The current study enables a significant forecasting horizon of 3 days, providing a considerable time gap for taking flood mitigatory measures that could not be attained by past studies [
9,
33,
34] performed based on different river basins in Sri Lanka. Moreover, our study has carried out several trials of validation to verify the applicability and accuracy of the hybrid model, which was given meager concern by previous work (e.g., [
32]). The study [
24] that used a Neurofuzzy model for short-term flood forecasting in the Kolar Basin in India could only capture 47.95% of the peak flow values that caused flood events. This rate of accuracy was enabled only in its one-hour-ahead forecast. The hybrid model introduced in our study is capable of forecasting flood events with more than 80% accuracy in its one- and two-days-ahead forecasts, while producing accuracy of 65% in its three-days-ahead forecast. Moreover, the proposed model performs well in forecasting actionable flood events, with an accuracy of 80% or more across all forecasting horizons.
The unavailability of some important predictors such as soil moisture and river velocity, the significant percentage of missingness among WL data, and the lack of superior computer power in training the models are identified as major limitations of this study. The fitted model in this study uses data from only a few nearby WL gauging stations that are currently in function. A better performance could have been achieved if data from a higher number of nearby WL gauging stations were available.
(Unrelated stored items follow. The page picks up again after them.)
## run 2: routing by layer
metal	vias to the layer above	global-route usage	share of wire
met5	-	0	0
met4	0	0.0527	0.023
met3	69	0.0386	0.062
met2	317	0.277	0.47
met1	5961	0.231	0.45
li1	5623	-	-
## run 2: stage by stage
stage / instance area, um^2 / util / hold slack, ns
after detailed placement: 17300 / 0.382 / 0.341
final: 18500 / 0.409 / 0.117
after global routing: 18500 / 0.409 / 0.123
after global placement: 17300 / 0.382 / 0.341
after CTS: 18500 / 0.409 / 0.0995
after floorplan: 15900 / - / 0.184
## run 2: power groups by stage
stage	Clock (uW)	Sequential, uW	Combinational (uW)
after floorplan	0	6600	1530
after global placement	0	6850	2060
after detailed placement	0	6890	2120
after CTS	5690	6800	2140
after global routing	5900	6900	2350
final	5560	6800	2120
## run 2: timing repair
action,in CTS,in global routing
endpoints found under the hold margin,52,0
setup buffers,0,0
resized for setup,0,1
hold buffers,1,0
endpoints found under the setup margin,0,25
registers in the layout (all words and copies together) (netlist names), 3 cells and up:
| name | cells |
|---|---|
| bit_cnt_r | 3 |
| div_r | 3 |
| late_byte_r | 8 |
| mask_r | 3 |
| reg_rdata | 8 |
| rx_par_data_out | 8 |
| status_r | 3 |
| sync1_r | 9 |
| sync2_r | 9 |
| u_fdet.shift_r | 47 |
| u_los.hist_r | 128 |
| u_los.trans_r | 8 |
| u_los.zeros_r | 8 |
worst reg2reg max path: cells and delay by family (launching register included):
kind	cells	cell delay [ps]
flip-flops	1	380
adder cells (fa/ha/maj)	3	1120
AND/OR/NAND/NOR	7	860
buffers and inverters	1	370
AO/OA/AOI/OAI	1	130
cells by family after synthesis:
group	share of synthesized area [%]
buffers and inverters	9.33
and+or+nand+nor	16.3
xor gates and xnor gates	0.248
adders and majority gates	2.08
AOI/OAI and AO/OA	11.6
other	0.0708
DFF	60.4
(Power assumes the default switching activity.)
## src/scf_cfg.svh

```systemverilog
// Purpose: Constants for the target-side command front end
// Assumes: 10 MHz core clock
// Notes:   Offsets and codes used by scf_front_end
`ifndef SCF_CFG_SVH
`define SCF_CFG_SVH
`define SCF_OP_TUR        8'h00
`define SCF_OP_REQ_SENSE  8'h03
`define SCF_OP_INQUIRY    8'h12
`define SCF_OP_MODE_SEL   8'h15
`define SCF_OP_RESERVE    8'h16
`define SCF_OP_RELEASE    8'h17
`define SCF_OP_SCAN       8'h18
`define SCF_OP_MODE_SENSE 8'h1A
`define SCF_OP_DIAG       8'h1D
`define SCF_OP_SET_WINDOW 8'h24
`define SCF_OP_READ       8'h28
`define SCF_OP_SEND       8'h2A
`define SCF_OP_OBJ_POS    8'h31
`define SCF_OP_ENDORSER   8'hC1
`define SCF_ST_GOOD       8'h00
`define SCF_ST_CHECK      8'h02
`define SCF_KEY_NONE      4'h0
`define SCF_KEY_ILLEGAL   4'h5
`define SCF_ASC_NONE      8'h00
`define SCF_ASC_BAD_FIELD 8'h24
`define SCF_ASC_BAD_OP    8'h20
`define SCF_ASC_BAD_LUN   8'h25
`define SCF_MSG_COMPLETE  8'h00
`define SCF_MSG_DISCONN   8'h04
`define SCF_CDB_LEN6      3'h6
`define SCF_CDB_LEN10     3'h2
`define SCF_QUAL_BAD_LUN  3'h3
`define SCF_RESET_HARD    1'h0
`endif

```

## src/scf_pkg.sv

```systemverilog
// Purpose: Types for the target-side command front end
// Assumes: Constants live in scf_cfg.svh
// Notes:   Phase set covers the target's view of the bus
package scf_pkg;
  typedef enum logic [3:0] {
    SCF_FREE, SCF_SELECT, SCF_COMMAND, SCF_DATA_IN, SCF_DATA_OUT,
    SCF_STATUS, SCF_MSG_IN, SCF_MSG_OUT
  } scf_phase_t;
endpackage

```

## src/scf_front_end.sv

```systemverilog
// Purpose: Target-side bus condition handling, phase order and CDB checking
// Assumes: Byte handshakes and selection timing live outside; inputs are synchronous
// Notes:   Byte strobes are one-cycle pulses from the handshake engine
// Function
// - Attention seen lets the target enter message-out to collect the message; the code honours it only in selection.
// - Reset held on the bus overrides every phase and condition.
// - After reset, release all bus lines except reset at once.
// - Reset always leads to bus free; any phase may fall to bus free.
// - Reset aborts processes, drops reservation, restores defaults, sets unit attention.
// - Inquiry data reset-style flag reports the hard reset alternative.
// - Phases run bus free, arbitration, selection, then information phases; the code has no arbitration phase and goes from bus free straight to selection.
// - Connection ends with message-in complete or disconnect, then bus free.
// - First CDB byte is the operation code, last byte the control byte.
// - Nonzero reserved bits or codes end with check condition, illegal request.
// - Identify message logical unit overrides the CDB logical unit field.
// - Only unit zero; inquiry gives qualifier, others check except request sense.
// - Request sense to a bad unit reports illegal request, unit unsupported.
// - Transfer length counts one-byte blocks; zero moves no data.
// - Zero allocation length moves no data and is not an error.
// - Data-in ends at the lesser of allocation length and available data.
// - Control byte is wholly reserved; nonzero content is rejected.
// - Decode reserve, release, inquiry, request sense, diagnostic, test ready.
// - Decode set window, scan and read.
// - Decode send, object position, endorser, mode select and mode sense.
// - Phase lines: command C/D, data-in I/O, status both, message variants.
`timescale 1ns/100ps
`include "scf_cfg.svh"
module scf_front_end
  import scf_pkg::*;
(
  input  wire logic        core_clk,
  input  wire logic        srst,
  input  wire logic        bus_rst,
  input  wire logic        atn,
  input  wire logic        selected,
  input  wire logic        byte_done,
  input  wire logic [7:0]  byte_in,
  input  wire logic        ident_valid,
  input  wire logic [2:0]  ident_lun,
  input  wire logic        atn_msg_done,
  input  wire logic [23:0] data_avail,
  input  wire logic        disconnect_req,
  output logic             cd_out,
  output logic             io_out,
  output logic             msg_out,
  output logic             bsy_out,
  output logic             bus_oe,
  output logic [7:0]       op_code,
  output logic             cmd_valid,
  output logic [23:0]      xfer_count,
  output logic [7:0]       status_byte,
  output logic [7:0]       message_byte,
  output logic [3:0]       sense_key,
  output logic [7:0]       sense_code,
  output logic [2:0]       peripheral_qual,
  output logic             reset_style_flag,
  output logic             unit_attention,
  output logic             reserved_unit,
  output logic             params_default,
  output logic             abort_pulse
);

  typedef struct packed {
    scf_phase_t  phase;
    logic [2:0]  idx;
    logic [2:0]  cdb_len;
    logic [7:0]  op;
    logic [2:0]  lun;
    logic        lun_ident;
    logic        bad_field;
    logic        bad_op;
    logic [23:0] len;
    logic [23:0] count;
    logic        cd;
    logic        io;
    logic        msg;
    logic        bsy;
    logic        oe;
    logic        cmd_valid;
    logic [7:0]  status;
    logic [7:0]  message;
    logic [3:0]  key;
    logic [7:0]  asc;
    logic [2:0]  qual;
    logic        ua;
    logic        resv;
    logic        pdef;
    logic        abort;
  } scf_state_t;

  scf_state_t st;
  scf_state_t next_st;
  logic       known_op;
  logic       data_in_op;
  logic       data_out_op;
  logic       good_lun;
  logic [23:0] want;

  // Operation code decode; anything outside this set is treated as reserved
  always_comb begin
    unique case (st.op)
      `SCF_OP_TUR, `SCF_OP_RESERVE, `SCF_OP_RELEASE, `SCF_OP_DIAG,
      `SCF_OP_SCAN, `SCF_OP_ENDORSER, `SCF_OP_OBJ_POS: begin
        known_op = 1'b1;
        data_in_op = 1'b0;
        data_out_op = 1'b0;
      end
      `SCF_OP_INQUIRY, `SCF_OP_REQ_SENSE, `SCF_OP_MODE_SENSE,
      `SCF_OP_READ: begin
        known_op = 1'b1;
        data_in_op = 1'b1;
        data_out_op = 1'b0;
      end
      `SCF_OP_MODE_SEL, `SCF_OP_SET_WINDOW, `SCF_OP_SEND: begin
        known_op = 1'b1;
        data_in_op = 1'b0;
        data_out_op = 1'b1;
      end
      default: begin
        known_op = 1'b0;
        data_in_op = 1'b0;
        data_out_op = 1'b0;
      end
    endcase
  end

  // Unit from identify wins over the CDB field
  assign good_lun = (st.lun == 3'h0);
  // Data-in stops at whichever of length and available data is smaller
  assign want = (st.len < data_avail) ? st.len : data_avail;

  // Next-state logic for phases, CDB capture and checking
  always_comb begin
    next_st = st;
    next_st.abort = 1'b0;
    next_st.cmd_valid = 1'b0;
    unique case (st.phase)
      SCF_FREE: begin
        next_st.oe = 1'b0;
        next_st.bsy = 1'b0;
        if (selected) begin
          next_st.phase = SCF_SELECT;
          next_st.bsy = 1'b1;
          next_st.oe = 1'b1;
          next_st.lun_ident = 1'b0;
        end
      end
      SCF_SELECT: begin
        if (ident_valid) begin
          next_st.lun = ident_lun;
          next_st.lun_ident = 1'b1;
        end
        if (atn) begin
          next_st.phase = SCF_MSG_OUT;
        end else begin
          next_st.phase = SCF_COMMAND;
          next_st.idx = 3'h0;
          next_st.bad_field = 1'b0;
          next_st.len = 24'h0;
        end
      end
      SCF_MSG_OUT: begin
        if (ident_valid) begin
          next_st.lun = ident_lun;
          next_st.lun_ident = 1'b1;
        end
        if (atn_msg_done && !atn) begin
          next_st.phase = SCF_COMMAND;
          next_st.idx = 3'h0;
          next_st.bad_field = 1'b0;
          next_st.len = 24'h0;
        end
      end
      SCF_COMMAND: begin
        if (byte_done) begin
          next_st.idx = st.idx + 3'h1;
          if (st.idx == 3'h0) begin
            next_st.op = byte_in;
            next_st.cdb_len = (byte_in[7:5] == 3'h1) ? 3'h0 : `SCF_CDB_LEN6;
          end else if (st.idx == 3'h1) begin
            if (!st.lun_ident) begin
              next_st.lun = byte_in[7:5];
            end
            if (byte_in[4:0] != 5'h0 && st.op != `SCF_OP_INQUIRY) begin
              next_st.bad_field = 1'b1;
            end
            if (st.op == `SCF_OP_INQUIRY && byte_in[4:1] != 4'h0) begin
              next_st.bad_field = 1'b1;
            end
          end else if (st.idx + 3'h1 == st.cdb_len) begin
            if (byte_in != 8'h0) begin
              next_st.bad_field = 1'b1;
            end
          end else begin
            // Length fields sit in bytes 2..4 of six-byte CDBs
            next_st.len = {st.len[15:0], byte_in};
            if (st.op == `SCF_OP_TUR || st.op == `SCF_OP_RESERVE
                || st.op == `SCF_OP_RELEASE) begin
              if (byte_in != 8'h0) begin
                next_st.bad_field = 1'b1;
              end
            end
          end
          if (st.idx + 3'h1 == st.cdb_len && st.idx != 3'h0) begin
            next_st.cmd_valid = 1'b1;
            next_st.count = 24'h0;
            next_st.qual = good_lun ? 3'h0 : `SCF_QUAL_BAD_LUN;
            next_st.status = `SCF_ST_GOOD;
            next_st.phase = SCF_STATUS;
            if (!known_op) begin
              next_st.status = `SCF_ST_CHECK;
              next_st.key = `SCF_KEY_ILLEGAL;
              next_st.asc = `SCF_ASC_BAD_OP;
            end else if (next_st.bad_field) begin
              next_st.status = `SCF_ST_CHECK;
              next_st.key = `SCF_KEY_ILLEGAL;
              next_st.asc = `SCF_ASC_BAD_FIELD;
            end else if (!good_lun && st.op == `SCF_OP_REQ_SENSE) begin
              next_st.key = `SCF_KEY_ILLEGAL;
              next_st.asc = `SCF_ASC_BAD_LUN;
              next_st.phase = (next_st.len == 24'h0 || data_avail == 24'h0)
                              ? SCF_STATUS : SCF_DATA_IN;
            end else if (!good_lun && st.op != `SCF_OP_INQUIRY) begin
              next_st.status = `SCF_ST_CHECK;
              next_st.key = `SCF_KEY_ILLEGAL;
              next_st.asc = `SCF_ASC_BAD_LUN;
            end else begin
              if (st.op == `SCF_OP_RESERVE) next_st.resv = 1'b1;
              if (st.op == `SCF_OP_RELEASE) next_st.resv = 1'b0;
              if (st.op == `SCF_OP_MODE_SEL) next_st.pdef = 1'b0;
              if (st.op == `SCF_OP_REQ_SENSE) begin
                next_st.key = `SCF_KEY_NONE;
                next_st.asc = `SCF_ASC_NONE;
              end
              // Zero length moves no data and is not an error
              if (next_st.len != 24'h0 && data_avail != 24'h0 && data_in_op) begin
                next_st.phase = SCF_DATA_IN;
              end else if (next_st.len != 24'h0 && data_out_op) begin
                next_st.phase = SCF_DATA_OUT;
              end
              if (st.op != `SCF_OP_INQUIRY) next_st.ua = 1'b0;
            end
          end
        end
      end
      SCF_DATA_IN: begin
        // Leave on the byte that reaches the limit; a lingering data phase
        // would make the handshake engine start one byte too many
        if (st.count >= want) begin
          next_st.phase = SCF_STATUS;
        end else if (byte_done) begin
          next_st.count = st.count + 24'h1;
          if (st.count + 24'h1 >= want) begin
            next_st.phase = SCF_STATUS;
          end
        end
      end
      SCF_DATA_OUT: begin
        // Same early exit as data-in, bounded by the transfer length
        if (st.count >= st.len) begin
          next_st.phase = SCF_STATUS;
        end else if (byte_done) begin
          next_st.count = st.count + 24'h1;
          if (st.count + 24'h1 >= st.len) begin
            next_st.phase = SCF_STATUS;
          end
        end
      end
      SCF_STATUS: begin
        if (byte_done) begin
          next_st.phase = SCF_MSG_IN;
          next_st.message = disconnect_req ? `SCF_MSG_DISCONN : `SCF_MSG_COMPLETE;
        end
      end
      SCF_MSG_IN: begin
        if (byte_done) begin
          next_st.phase = SCF_FREE;
          // Busy drops with the phase so the bus is free in the same edge
          next_st.bsy = 1'b0;
          next_st.oe = 1'b0;
        end
      end
      default: begin
        // Illegal phase code falls back to a released bus
        next_st.phase = SCF_FREE;
        next_st.bsy = 1'b0;
        next_st.oe = 1'b0;
      end
    endcase
    // Phase line encoding follows the phase that will be shown
    next_st.cd = (next_st.phase == SCF_COMMAND) || (next_st.phase == SCF_STATUS)
                 || (next_st.phase == SCF_MSG_IN) || (next_st.phase == SCF_MSG_OUT);
    next_st.io = (next_st.phase == SCF_DATA_IN) || (next_st.phase == SCF_STATUS)
                 || (next_st.phase == SCF_MSG_IN);
    next_st.msg = (next_st.phase == SCF_MSG_IN) || (next_st.phase == SCF_MSG_OUT);
    // Bus reset overrides everything; lines drop in the same edge
    if (bus_rst) begin
      next_st.phase = SCF_FREE;
      next_st.cd = 1'b0;
      next_st.io = 1'b0;
      next_st.msg = 1'b0;
      next_st.bsy = 1'b0;
      next_st.oe = 1'b0;
      next_st.abort = 1'b1;
      next_st.resv = 1'b0;
      next_st.pdef = 1'b1;
      next_st.ua = 1'b1;
      next_st.count = 24'h0;
      next_st.idx = 3'h0;
    end
  end

  // State register; reset gives a quiet bus with defaults in place
  always_ff @(posedge core_clk) begin
    if (srst) begin
      st <= '0;
      st.phase <= SCF_FREE;
      st.ua <= 1'b1;
      st.pdef <= 1'b1;
      st.cdb_len <= `SCF_CDB_LEN6;
    end else begin
      st <= next_st;
    end
  end

  // Outputs straight from state flops, except the reset style flag tied to SCF_RESET_HARD
  assign cd_out = st.cd;
  assign io_out = st.io;
  assign msg_out = st.msg;
  assign bsy_out = st.bsy;
  assign bus_oe = st.oe;
  assign op_code = st.op;
  assign cmd_valid = st.cmd_valid;
  assign xfer_count = st.count;
  assign status_byte = st.status;
  assign message_byte = st.message;
  assign sense_key = st.key;
  assign sense_code = st.asc;
  assign peripheral_qual = st.qual;
  assign reset_style_flag = `SCF_RESET_HARD;
  assign unit_attention = st.ua;
  assign reserved_unit = st.resv;
  assign params_default = st.pdef;
  assign abort_pulse = st.abort;

endmodule

```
Going further ahead, our future work aims to obtain the spreads of inundation (as maps) based on river discharge data and forecasted WLs. This will facilitate the clear presentation of flood risk assessments and the issuance of warnings to civilians settled down in the down-stream area of the river basin in advance of a devastating outcome. The overall methodology has potential to be developed as an accurate flood forecasting and warning system, for which there is still a high demand in Sri Lanka and also at the global level. Furthermore, the proposed hybrid model can be tested on WL data of other flood-susceptible river basins in Sri Lanka. Additionally, the modeling approach proposed in this study could be applied, with suitable adjustments, to generate flood warning systems around the globe.